The NLSWE describe the conservation of mass and momentum in an incompressible fluid under hydrostatic pressure and the Boussinesq approximation. The equations relate the time-derivative of the conserved variables to flux-gradient and source terms:
\[\begin{equation} \frac{\partial \mathbf{U}}{\partial t} + \nabla \cdot \mathbf{F}(\mathbf{U}) = \mathbf{S}(\mathbf{U}) \tag{B.1} \end{equation}\]
The finite-volume schemes are derived from the conservative integral form of the NLSWE, obtained by integrating the conservation equations over a control volume \(\Omega\):
\[\begin{equation} \int_{\Omega} \frac{\partial \mathbf{U}}{\partial t} d\Omega + \int_{\Omega} \nabla \cdot \mathbf{F}(\mathbf{U}) d\Omega = \int_{\Omega} \mathbf{S}(\mathbf{U}) d\Omega \tag{B.2} \end{equation}\]
Applying Gauss’s theorem, the flux-gradient volume integral is rewritten as a boundary integral:
\[\begin{equation} \frac{\partial}{\partial t} \int_{\Omega} \mathbf{U} d\Omega + \oint_{\partial \Omega} (\mathbf{F} \cdot \mathbf{n}) ds = \int_{\Omega} \mathbf{S}(\mathbf{U}) d\Omega \tag{B.3} \end{equation}\]

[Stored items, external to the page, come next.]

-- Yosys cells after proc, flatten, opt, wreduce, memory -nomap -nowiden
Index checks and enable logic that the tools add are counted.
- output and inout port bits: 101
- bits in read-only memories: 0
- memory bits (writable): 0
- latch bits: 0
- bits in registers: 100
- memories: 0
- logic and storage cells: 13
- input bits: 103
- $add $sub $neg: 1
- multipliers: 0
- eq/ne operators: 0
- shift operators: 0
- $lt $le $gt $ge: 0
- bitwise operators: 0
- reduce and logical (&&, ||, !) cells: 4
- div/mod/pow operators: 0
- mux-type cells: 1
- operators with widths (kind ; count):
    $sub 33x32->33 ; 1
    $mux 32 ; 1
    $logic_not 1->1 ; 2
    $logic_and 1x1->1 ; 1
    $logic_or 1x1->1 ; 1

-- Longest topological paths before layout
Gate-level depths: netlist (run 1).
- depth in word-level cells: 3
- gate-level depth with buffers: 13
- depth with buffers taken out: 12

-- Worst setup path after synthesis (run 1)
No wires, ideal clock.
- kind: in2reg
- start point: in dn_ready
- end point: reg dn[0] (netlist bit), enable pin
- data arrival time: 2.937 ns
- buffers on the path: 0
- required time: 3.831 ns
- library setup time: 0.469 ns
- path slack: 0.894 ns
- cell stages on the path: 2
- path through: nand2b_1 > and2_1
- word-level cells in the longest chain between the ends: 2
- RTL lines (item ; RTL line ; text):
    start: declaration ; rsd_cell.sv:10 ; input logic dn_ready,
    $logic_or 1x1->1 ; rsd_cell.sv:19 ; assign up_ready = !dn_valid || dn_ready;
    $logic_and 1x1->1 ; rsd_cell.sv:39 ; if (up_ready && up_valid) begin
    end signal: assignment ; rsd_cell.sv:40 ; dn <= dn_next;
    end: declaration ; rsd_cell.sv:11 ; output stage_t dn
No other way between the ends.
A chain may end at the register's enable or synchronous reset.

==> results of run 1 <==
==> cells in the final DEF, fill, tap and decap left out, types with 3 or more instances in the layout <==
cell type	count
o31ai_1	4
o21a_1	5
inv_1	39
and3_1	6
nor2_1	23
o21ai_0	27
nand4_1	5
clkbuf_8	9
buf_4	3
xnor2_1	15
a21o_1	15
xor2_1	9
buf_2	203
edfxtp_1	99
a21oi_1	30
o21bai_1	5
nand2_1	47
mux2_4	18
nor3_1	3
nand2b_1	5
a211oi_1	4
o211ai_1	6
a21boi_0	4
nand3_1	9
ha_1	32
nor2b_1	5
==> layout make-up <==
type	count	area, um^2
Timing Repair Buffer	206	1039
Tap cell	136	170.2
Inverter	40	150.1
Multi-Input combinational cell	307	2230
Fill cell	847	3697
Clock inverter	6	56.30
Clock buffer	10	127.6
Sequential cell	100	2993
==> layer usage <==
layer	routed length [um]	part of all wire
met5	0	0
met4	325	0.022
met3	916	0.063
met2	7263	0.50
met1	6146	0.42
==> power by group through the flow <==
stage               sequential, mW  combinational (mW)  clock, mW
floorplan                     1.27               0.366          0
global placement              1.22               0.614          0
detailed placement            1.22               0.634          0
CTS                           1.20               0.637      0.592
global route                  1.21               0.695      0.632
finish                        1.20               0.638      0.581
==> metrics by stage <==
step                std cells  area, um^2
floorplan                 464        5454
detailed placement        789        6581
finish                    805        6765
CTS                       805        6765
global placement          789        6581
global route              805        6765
## src/rtl/rsd_pkg.sv

```systemverilog
// Shared types and constants for the signed restoring divider.
`timescale 1ns / 1ps
package rsd_pkg;

  localparam int DW = 32;

  typedef struct packed {
    logic signed [DW-1:0] dividend;
    logic signed [DW-1:0] divisor;
  } div_in_t;

  typedef struct packed {
    logic signed [DW-1:0] quotient;
    logic signed [DW-1:0] remainder;
    logic                 divide_by_zero;
  } div_out_t;

  // One word in flight through the cell row.
  // nq holds the dividend bits not yet consumed at the top and the
  // quotient bits built so far at the bottom.
  typedef struct packed {
    logic [DW-1:0] acc;
    logic [DW-1:0] nq;
    logic [DW-1:0] dv;
    logic          neg_a;
    logic          neg_b;
    logic          dbz;
  } stage_t;

  localparam logic [DW-1:0] Q_MAX = {1'b0, {(DW-1){1'b1}}};

endpackage

```

## src/rtl/rsd_post.sv

```systemverilog
// Back stage: applies signs, saturation and divide-by-zero, output register.
`timescale 1ns / 1ps
module rsd_post import rsd_pkg::*; (
  input  logic     clk,
  input  logic     rst,
  input  logic     up_valid,
  output logic     up_ready,
  input  stage_t   up,
  output logic     dn_valid,
  input  logic     dn_ready,
  output div_out_t dn
);

  div_out_t      dn_next;
  logic [DW-1:0] q_mag, r_mag;

  assign q_mag    = up.nq;
  assign r_mag    = up.acc;
  assign up_ready = !dn_valid || dn_ready;

  always_comb begin
    dn_next.divide_by_zero = up.dbz;
    if (up.dbz) begin
      dn_next.quotient  = '0;
      dn_next.remainder = '0;
    end else begin
      if (up.neg_a != up.neg_b) begin
        dn_next.quotient = -q_mag;
      end else if (q_mag[DW-1]) begin
        // most negative over minus one
        dn_next.quotient = Q_MAX;
      end else begin
        dn_next.quotient = q_mag;
      end
      dn_next.remainder = up.neg_a ? -r_mag : r_mag;
    end
  end

  always_ff @(posedge clk) begin
    if (rst) begin
      dn_valid <= 1'b0;
    end else if (up_ready) begin
      dn_valid <= up_valid;
    end
  end

  always_ff @(posedge clk) begin
    if (up_ready && up_valid) begin
      dn <= dn_next;
    end
  end

endmodule

```
**src/rtl/inertial_dead_reckoning_defines.svh**
```systemverilog
// Assertion macros for the dead reckoning block.
`ifndef INERTIAL_DEAD_RECKONING_DEFINES_SVH
`define INERTIAL_DEAD_RECKONING_DEFINES_SVH
// Implication checked on every rising clock edge outside reset.
`define IDR_ASSERT_IMP(lbl, clk, rst_n, ante, cons) \
    lbl: assert property (@(posedge clk) disable iff (!rst_n) (ante) |-> (cons)) \
        else $error("assertion failed");
// Next-cycle implication.
`define IDR_ASSERT_NXT(lbl, clk, rst_n, ante, cons) \
    lbl: assert property (@(posedge clk) disable iff (!rst_n) (ante) |=> (cons)) \
        else $error("assertion failed");
`endif

```
**src/rtl/idr_pkg.sv**
```systemverilog
`timescale 1ns / 1ps
`default_nettype none
// ----------------------------------------------------------------------------
// Dead reckoning package
// Shared constants and controller/datapath command and status types.
// ----------------------------------------------------------------------------
package idr_pkg;
    localparam int Window     = 50;
    localparam int SlotW      = $clog2(Window + 1);
    localparam int AddrW      = $clog2(Window);
    localparam int SumW       = 16 + $clog2(Window + 1);
    localparam logic [14:0] GravityReset = 15'd2511;
    localparam logic [0:0]  RegGravity   = 1'b0;

    // Datapath operations, one per controller step.
    typedef enum logic [3:0] {
        OP_NONE, OP_LOAD, OP_ROT, OP_WRD, OP_SUM, OP_DIV, OP_POS1, OP_POS2,
        OP_POS3, OP_VEL, OP_DONE
    } t_op;

    typedef struct packed {
        t_op        op;
        logic [1:0] axis;
    } t_cmd;

    typedef struct packed {
        logic div_busy;
        logic out_busy;
    } t_stat;
endpackage
`default_nettype wire

```
**src/rtl/idr_ctrl.sv**
```systemverilog
`timescale 1ns / 1ps
`default_nettype none
// ----------------------------------------------------------------------------
// Dead reckoning controller
// Sequences the datapath through one sample, axis by axis.
// ----------------------------------------------------------------------------
module idr_ctrl (
    input  wire logic          i_clk,
    input  wire logic          i_rst_n,
    input  wire logic          i_in_valid,
    output logic               o_in_ready,
    input  wire idr_pkg::t_stat i_stat,
    output idr_pkg::t_cmd      o_cmd
);
    typedef enum logic [1:0] {S_IDLE, S_RUN, S_WAIT} t_state;

    t_state         r_state, n_state;
    idr_pkg::t_cmd  r_cmd, n_cmd;

    assign o_cmd      = r_cmd;
    assign o_in_ready = (r_state == S_IDLE) && !i_stat.out_busy;

    always_comb begin
        n_state = r_state;
        n_cmd   = '{op: idr_pkg::OP_NONE, axis: r_cmd.axis};
        unique case (r_state)
            S_IDLE: begin
                if (i_in_valid && o_in_ready) begin
                    n_state = S_RUN;
                    n_cmd   = '{op: idr_pkg::OP_LOAD, axis: 2'd0};
                end
            end
            S_RUN: begin
                n_cmd = r_cmd;
                unique case (r_cmd.op)
                    idr_pkg::OP_LOAD: n_cmd.op = idr_pkg::OP_ROT;
                    idr_pkg::OP_ROT: begin
                        if (r_cmd.axis == 2'd2) begin
                            n_cmd = '{op: idr_pkg::OP_WRD, axis: 2'd0};
                        end else begin
                            n_cmd.axis = r_cmd.axis + 2'd1;
                        end
                    end
                    idr_pkg::OP_WRD: n_cmd.op = idr_pkg::OP_SUM;
                    idr_pkg::OP_SUM: n_cmd.op = idr_pkg::OP_DIV;
                    idr_pkg::OP_DIV: begin
                        n_cmd.op = idr_pkg::OP_NONE;
                        n_state  = S_WAIT;
                    end
                    idr_pkg::OP_POS1: n_cmd.op = idr_pkg::OP_POS2;
                    idr_pkg::OP_POS2: n_cmd.op = idr_pkg::OP_POS3;
                    idr_pkg::OP_POS3: n_cmd.op = idr_pkg::OP_VEL;
                    idr_pkg::OP_VEL: begin
                        if (r_cmd.axis == 2'd2) begin
                            n_cmd.op = idr_pkg::OP_DONE;
                        end else begin
                            n_cmd = '{op: idr_pkg::OP_WRD, axis: r_cmd.axis + 2'd1};
                        end
                    end
                    idr_pkg::OP_DONE: begin
                        n_cmd.op = idr_pkg::OP_NONE;
                        n_state  = S_IDLE;
                    end
                    default: n_cmd.op = idr_pkg::OP_NONE;
                endcase
            end
            S_WAIT: begin
                if (!i_stat.div_busy) begin
                    n_state = S_RUN;
                    n_cmd.op = idr_pkg::OP_POS1;
                end
            end
            default: n_state = S_IDLE;
        endcase
    end

    always_ff @(posedge i_clk) begin
        if (!i_rst_n) begin
            r_state <= S_IDLE;
            r_cmd   <= '{op: idr_pkg::OP_NONE, axis: 2'd0};
        end else begin
            r_state <= n_state;
            r_cmd   <= n_cmd;
        end
    end
endmodule
`default_nettype wire

```
**config.mk**
```make
export PLATFORM = sky130hd
export DESIGN_NAME = idr_ctrl
export DESIGN_NICKNAME = d
export VERILOG_FILES = /design/src/rtl/inertial_dead_reckoning_defines.svh /design/src/rtl/idr_pkg.sv /design/src/rtl/idr_ctrl.sv
export SDC_FILE = /design/constraint.sdc
export NUM_CORES = 1
export LEC_CHECK = 0
export BUFFER_PORTS_ARGS = -buffer_cell sky130_fd_sc_hd__buf_4
export CAP_MARGIN = 40
export CORE_AREA = 3 3 40 42
export CTS_CLUSTER_SIZE = 12
export DETAILED_ROUTE_END_ITERATION = 10
export DIE_AREA = 0 0 43 45
export PLACE_DENSITY_LB_ADDON = 0.25
export RECOVER_POWER = 100
export SETUP_SLACK_MARGIN = 0.5
export SLEW_MARGIN = 0
export SYNTH_ARGS = -nofsm -noshare
export SYNTH_HDL_FRONTEND = slang
export SYNTH_SLANG_ARGS = --single-unit
```
**constraint.sdc**
```tcl
create_clock -name i_clk -period 4.3 [get_ports i_clk]
set_input_delay 0.215 -clock i_clk [delete_from_list [all_inputs] [get_ports i_clk]]
set_output_delay 0.215 -clock i_clk [all_outputs]
set_load 0.02 [all_outputs]
```
==> results of run 1 <==
worst max-delay path: stages (launching register included):
cell and delay, ps:
dfxtp_1 490, nor4bb_1 460, a31oi_1 230, a2111oi_0 470
o21a_1 180
registers in the layout, indices dropped and copies added (netlist names):
register,cells
o_cmd,6
r_state,2
through the flow:
step	hold slack (ps)	utilization	std cells
floorplan	332	-	57
global placement	479	0.450	82
detailed placement	484	0.450	82
CTS	215	0.467	85
global route	224	0.437	85
finish	219	0.437	85
power groups by stage:
stage	logic (mW)	clock network (mW)	registers, mW
2_1_floorplan	0.0115	0	0.0800
3_3_place_gp	0.0194	0	0.0802
3_5_place_dp	0.0196	0	0.0802
4_1_cts	0.0197	0.0603	0.0785
5_1_grt	0.0194	0.0637	0.0789
6_report	0.0176	0.0577	0.0785
Yosys cell counts, types with 2 or more instances:
library cell,count
and2_1,2
a21oi_1,4
o21ai_0,2
a31oi_1,2
nand2_1,4
nor3b_1,2
inv_1,3
nand2b_1,2
nor2_1,3
o21a_1,2
dfxtp_1,8
nor3_1,2
cell families after synthesis:
group	Yosys count	synth area share
simple gates	26	0.335
xor+xnor	1	0.0182
compound gates	17	0.260
buf+inv	4	0.0338
mux	1	0.0208
flops	8	0.332
area by class of cell:
class,instances,area (um2),area share
multi-input cells,45,293,0.521
well taps,15,18.8,0.0334
flip-flops and latches,8,160,0.285
clock buffers,3,22.5,0.0401
repair buffers,11,56.3,0.100
inverters,3,11.3,0.0200
path summary, 6_finish.rpt:
kind,slack [ps],cells after the start,to
min,220,2,o_cmd[1]
min reg2reg,560,1,o_cmd[0]
max,2430,4,o_cmd[1]
max reg2reg,2430,4,o_cmd[1]
per-layer routing:
metal	up-vias	GRT usage	share of wire
met1	221	0.165	0.48
met4	0	0.0904	0.030
met3	5	0.0359	0.057
li1	241	-	-
met5	-	0	0
met2	14	0.177	0.43
==> results by group, run 1 <==
Clock network
  – Clk slew on worst S/H paths: 50 ps
  – Postcts setup bufs: 0
  – TritonCTS Buffers: 3
  – Clock Path Buffers: 2
  – Post_cts resized: 0
  – H-tree depth: 1
  – Worst-Skew Late Latency: 250 ps
  – Root Buffer: clkbuf_4
  – CTS tree: built
  – CTS sink cnt: 8
  – Hold Buf Count CTS: 0

Floorplan
  – Initial core utilization: 0.375
  – Overall die area: 1940 um2
  – Rows: 13
  – Die Span Y: 45 um
  – I/O pin total: 12
  – Die width: 43 um
  – Core ar.: 1280 um2

Finish
  – # diodes: 0
  – Most frequent cells in the layout: dfxtp_1, clkbuf_1, a21oi_1, nand2_1, buf_4
  – Nets: 77
  – Layout area overhead: 16.6%
  – Most common cell after layout, fill and taps aside: dfxtp_1
  – Layout cell share with drive strength beyond 1: 0.114
  – Fill count: 151
  – Final instance area: 562 um2

Synthesis
  – Cell area after synthesis: 482 um2
  – YS warnings: 0
  – Cells after synthesis: 57
  – Syn_nets: 62
  – Area leader, netlist: dfxtp_1
  – Netlist cell types: 33
  – FF+latch count, synth: 8
  – Post-Syn Area per Cell: 8.45 um2
  – Ys async rst share: 0
  – Top_reg_cell synth: dfxtp_1
  – Post-synth EDFFs: 0
  – Area contributors post-synth: dfxtp_1, a21oi_1, a2111oi_2
  – Sequential area share after synthesis: 0.332
  – Yosys top cell area share: 0.332

Power and ir drop
  – Clock share of power: 0.375
  – Comb pwr share: 0.115
  – Pwr Density: 274 nW/um2
  – Int Pwr: 115 uW
  – Seq pwr share: 0.510
  – Sw Ratio: 0.250
  – Leak: 0.190 nW
  – Switching pwr: 38.4 uW
  – Tot Pwr: 154 uW
  – Max VDD drop: 0.000144 V

Detailed routing
  – DR iter-0 viols: 11
  – Iteration count of the initial detailed-routing pass: 4
  – Vias per cell: 5.66
  – Drt total wl: 1070 um
  – # DRC: 0
  – Via count: 481
  – Routed Antenna Nets: 0
  – Wirelength per Cell: 12.6 um

Run
  – Max_cap viols: 0

Critical path
  – Critical Path Source Type: flip-flop
  – Worst Path Arrival: 2080 ps
  – Critical Path Sink Type: flip-flop
  – Worst-path maximum fanout: 11
  – CP startpoint: o_cmd[2]
  – Worst path required time: 4500 ps
  – Worst reg2reg startpoint: o_cmd[2]
  – Setup CP Type: reg2reg

STA
  – Min Tclk post-route: 1870 ps
  – Setup WS post-layout: 2430 ps
  – Tcrit/Tclk final: 0.436
  – Fin Setup TNS: 0 ps
  – Slew HR: 0.672
  – Max frequency: 0.533 GHz
  – Fin. max-slew vios: 0
  – RSZ-0062 raised after global routing: no
  – Skew final: 0.723 ps
  – Final hold vios: 0
  – Worst Tran Pin Value: 486 ps
  – Setup-failing EPs final: 0

GRT
  – GRT Util Overall: 0.126
  – Total congestion overflow: 0
  – Vias in the first global route: 403
  – Largest net degree at the start of global routing: 12
  – Global-route wire length before repair: 1790 um
  – Initial antenna violation count: 0

Placement
  – Port Buffers: 11
  – Placed instance area: 578 um2
  – DP HPWL: 795 um
  – Pre-CTS setup slack: 2590 ps
  – Placer Congestion: 0.805

Min path
  – Hold Path Origin: i_rst_n
  – HP Class: in2reg

Outcome
  – Run status: finished, final reports clean
(Power assumes the default switching activity.)
$ cat src/rtl/oeft_front.sv
// Front part: accepts input items, classifies them and assigns references.
// Depends on oeft_pkg; feeds oeft_queue.
module oeft_front
    import oeft_pkg::*;
(
    input  logic          clk,
    input  logic          rst_n,
    input  logic          in_valid,
    output logic          in_stall,
    input  logic          operation,
    input  logic [1:0]    order_side,
    input  logic [15:0]   locate_code,
    input  logic [31:0]   share_count,
    input  logic [31:0]   order_price,
    input  logic [31:0]   release_ref,
    input  logic          cfg_valid,
    output logic          cfg_ready,
    input  logic [31:0]   first_order_ref,
    input  queue_status_t q_stat,
    input  logic          clear_busy,
    output logic          push,
    output cmd_t          push_cmd
);

    logic [31:0] next_ref_reg;
    logic [31:0] next_ref_next;
    logic        in_xfer;
    logic        takes_ref;

    // Items wait while the queue is full or the table is being cleared.
    assign in_stall  = q_stat.full | clear_busy;
    assign cfg_ready = 1'b1;
    assign in_xfer   = in_valid & ~in_stall;
    assign push      = in_xfer;

    // Classify the item and build the command for the back part.
    always_comb
    begin
        push_cmd         = '0;
        push_cmd.locate  = locate_code;
        push_cmd.shares  = share_count;
        push_cmd.price   = order_price;
        takes_ref        = 1'b0;
        if (operation == OP_RELEASE)
        begin
            push_cmd.kind    = KIND_RELEASE;
            push_cmd.ref_num = release_ref;
        end
        else
        begin
            unique case (order_side)
                SIDE_BUY:
                begin
                    push_cmd.kind    = KIND_ENTER;
                    push_cmd.ref_num = next_ref_reg;
                    push_cmd.sell    = 1'b0;
                    takes_ref        = 1'b1;
                end
                SIDE_SELL:
                begin
                    push_cmd.kind    = KIND_ENTER;
                    push_cmd.ref_num = next_ref_reg;
                    push_cmd.sell    = 1'b1;
                    takes_ref        = 1'b1;
                end
                default:
                begin
                    push_cmd.kind    = KIND_BAD;
                    push_cmd.ref_num = '0;
                end
            endcase
        end
    end

    // Reference counter: loaded by a configuration transfer, wraps at 32 bits.
    always_comb
    begin
        next_ref_next = next_ref_reg;
        if (cfg_valid && cfg_ready)
        begin
            next_ref_next = first_order_ref;
        end
        else if (in_xfer && takes_ref)
        begin
            next_ref_next = next_ref_reg + 32'd1;
        end
    end

    always_ff @(posedge clk or negedge rst_n)
    begin
        if (!rst_n)
        begin
            next_ref_reg <= FIRST_REF_RESET;
        end
        else
        begin
            next_ref_reg <= next_ref_next;
        end
    end

endmodule
$ cat src/rtl/order_entry_framer_pending_table_assert.svh
// Assertion macros for the order entry framer.
// Used by modules that check their own control logic; needs no package.
`ifndef ORDER_ENTRY_FRAMER_PENDING_TABLE_ASSERT_SVH
`define ORDER_ENTRY_FRAMER_PENDING_TABLE_ASSERT_SVH

// Same-cycle implication, disabled while reset is asserted.
`define OEFT_ASSERT_NOW(label, clk, rst_n, ante, cons, msg) \
    label: assert property (@(posedge clk) disable iff (!rst_n) (ante) |-> (cons)) \
        else $error(msg);

// Next-cycle implication, disabled while reset is asserted.
`define OEFT_ASSERT_NEXT(label, clk, rst_n, ante, cons, msg) \
    label: assert property (@(posedge clk) disable iff (!rst_n) (ante) |=> (cons)) \
        else $error(msg);

`endif

$ cat src/rtl/oeft_pkg.sv
// Shared types, codes and sizes of the order entry framer.
// Depends on nothing; imported by every module of the block.
package oeft_pkg;

    // Pending table size; must be a power of two.
    localparam int PENDING_SLOTS = 1024;
    localparam int SLOT_AW       = (PENDING_SLOTS > 1) ? $clog2(PENDING_SLOTS) : 1;
    localparam int LIVE_W        = $clog2(PENDING_SLOTS + 1);

    // Frame layout.
    localparam int HEADER_BYTES = 3;
    localparam int BODY_BYTES   = 16;
    localparam int FRAME_BYTES  = HEADER_BYTES + BODY_BYTES;
    localparam int BYTE_CW      = $clog2(FRAME_BYTES);
    localparam logic [15:0] FRAME_LEN = 16'(BODY_BYTES + 1);

    localparam logic [7:0] CHAR_U = 8'h55;
    localparam logic [7:0] CHAR_O = 8'h4F;
    localparam logic [7:0] CHAR_B = 8'h42;
    localparam logic [7:0] CHAR_S = 8'h53;

    // Queue between front and back.
    localparam int QUEUE_DEPTH = 2;
    localparam int QUEUE_AW    = (QUEUE_DEPTH > 1) ? $clog2(QUEUE_DEPTH) : 1;
    localparam int QUEUE_CW    = $clog2(QUEUE_DEPTH + 1);

    // Reference counter value after reset.
    localparam logic [31:0] FIRST_REF_RESET = 32'd1;

    typedef logic [SLOT_AW-1:0] slot_idx_t;
    typedef logic [BYTE_CW-1:0] byte_idx_t;
    typedef logic [2:0]         status_t;
    typedef logic [1:0]         kind_t;

    // Input operation and side codes.
    localparam logic OP_ENTER   = 1'b0;
    localparam logic OP_RELEASE = 1'b1;
    localparam logic [1:0] SIDE_BUY  = 2'd0;
    localparam logic [1:0] SIDE_SELL = 2'd1;

    // Command kinds after classification.
    localparam kind_t KIND_ENTER   = 2'd0;
    localparam kind_t KIND_RELEASE = 2'd1;
    localparam kind_t KIND_BAD     = 2'd2;

    // Result status codes.
    localparam status_t STAT_FRAME     = 3'd0;
    localparam status_t STAT_BAD_SIDE  = 3'd1;
    localparam status_t STAT_FULL      = 3'd2;
    localparam status_t STAT_BUSY      = 3'd3;
    localparam status_t STAT_RELEASED  = 3'd4;
    localparam status_t STAT_NOT_FOUND = 3'd5;

    // One classified command as it travels through the queue.
    typedef struct packed {
        kind_t       kind;
        logic [31:0] ref_num;
        logic        sell;
        logic [15:0] locate;
        logic [31:0] shares;
        logic [31:0] price;
    } cmd_t;

    // One pending table entry.
    typedef struct packed {
        logic        occupied;
        logic [31:0] ref_num;
    } slot_entry_t;

    // Queue fill status seen by both sides.
    typedef struct packed {
        logic full;
        logic empty;
    } queue_status_t;

    // Direct-mapped slot of a reference: its low bits.
    function automatic slot_idx_t slot_index(input logic [31:0] ref_num);
        slot_idx_t idx;
        idx = (PENDING_SLOTS == 1) ? '0 : ref_num[SLOT_AW-1:0];
        return idx;
    endfunction

endpackage

$ cat src/rtl/oeft_queue.sv
// Short command queue between the front and back parts.
// Depends on oeft_pkg for the command type and depth.
module oeft_queue
    import oeft_pkg::*;
(
    input  logic          clk,
    input  logic          rst_n,
    input  logic          push,
    input  cmd_t          push_cmd,
    input  logic          pop,
    output cmd_t          head,
    output queue_status_t q_stat
);

    cmd_t                q_mem [QUEUE_DEPTH];
    logic [QUEUE_AW-1:0] wr_ptr_reg;
    logic [QUEUE_AW-1:0] wr_ptr_next;
    logic [QUEUE_AW-1:0] rd_ptr_reg;
    logic [QUEUE_AW-1:0] rd_ptr_next;
    logic [QUEUE_CW-1:0] count_reg;
    logic [QUEUE_CW-1:0] count_next;
    logic                do_push;
    logic                do_pop;

    assign q_stat.full  = (count_reg == QUEUE_CW'(QUEUE_DEPTH));
    assign q_stat.empty = (count_reg == '0);
    assign do_push      = push & ~q_stat.full;
    assign do_pop       = pop & ~q_stat.empty;
    assign head         = q_mem[rd_ptr_reg];

    // Pointer and count updates; pointers wrap at the queue depth.
    always_comb
    begin
        wr_ptr_next = wr_ptr_reg;
        rd_ptr_next = rd_ptr_reg;
        count_next  = count_reg;
        if (do_push)
        begin
            wr_ptr_next = (wr_ptr_reg == QUEUE_AW'(QUEUE_DEPTH - 1)) ? '0
                        : wr_ptr_reg + QUEUE_AW'(1);
        end
        if (do_pop)
        begin
            rd_ptr_next = (rd_ptr_reg == QUEUE_AW'(QUEUE_DEPTH - 1)) ? '0
                        : rd_ptr_reg + QUEUE_AW'(1);
        end
        if (do_push && !do_pop)
        begin
            count_next = count_reg + QUEUE_CW'(1);
        end
        else if (do_pop && !do_push)
        begin
            count_next = count_reg - QUEUE_CW'(1);
        end
    end

    always_ff @(posedge clk or negedge rst_n)
    begin
        if (!rst_n)
        begin
            wr_ptr_reg <= '0;
            rd_ptr_reg <= '0;
            count_reg  <= '0;
        end
        else
        begin
            wr_ptr_reg <= wr_ptr_next;
            rd_ptr_reg <= rd_ptr_next;
            count_reg  <= count_next;
        end
    end

    // Queue storage holds payload only.
    always_ff @(posedge clk)
    begin
        if (do_push)
        begin
            q_mem[wr_ptr_reg] <= push_cmd;
        end
    end

endmodule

where \(\int_{\Omega} d\) represents volume integrals, \(\oint_{\partial \Omega} ds\) represents a boundary integral, and \(\mathbf{n}\) is the unit-normal vector.
The NLSWE conserved variables are volume (depth), x-momentum, and y-momentum:
\[\begin{equation} \mathbf{U} = \begin{bmatrix} h \\ hu \\ hv \end{bmatrix} \tag{B.4} \end{equation}\]
where: - \(h\) is depth - \(u\) is x-velocity - \(v\) is y-velocity
The x, y, and z components of the inviscid flux \(\mathbf{F}^I\) and viscous flux \(\mathbf{F}^V\) terms in the NLSWE are given via Equation (B.5)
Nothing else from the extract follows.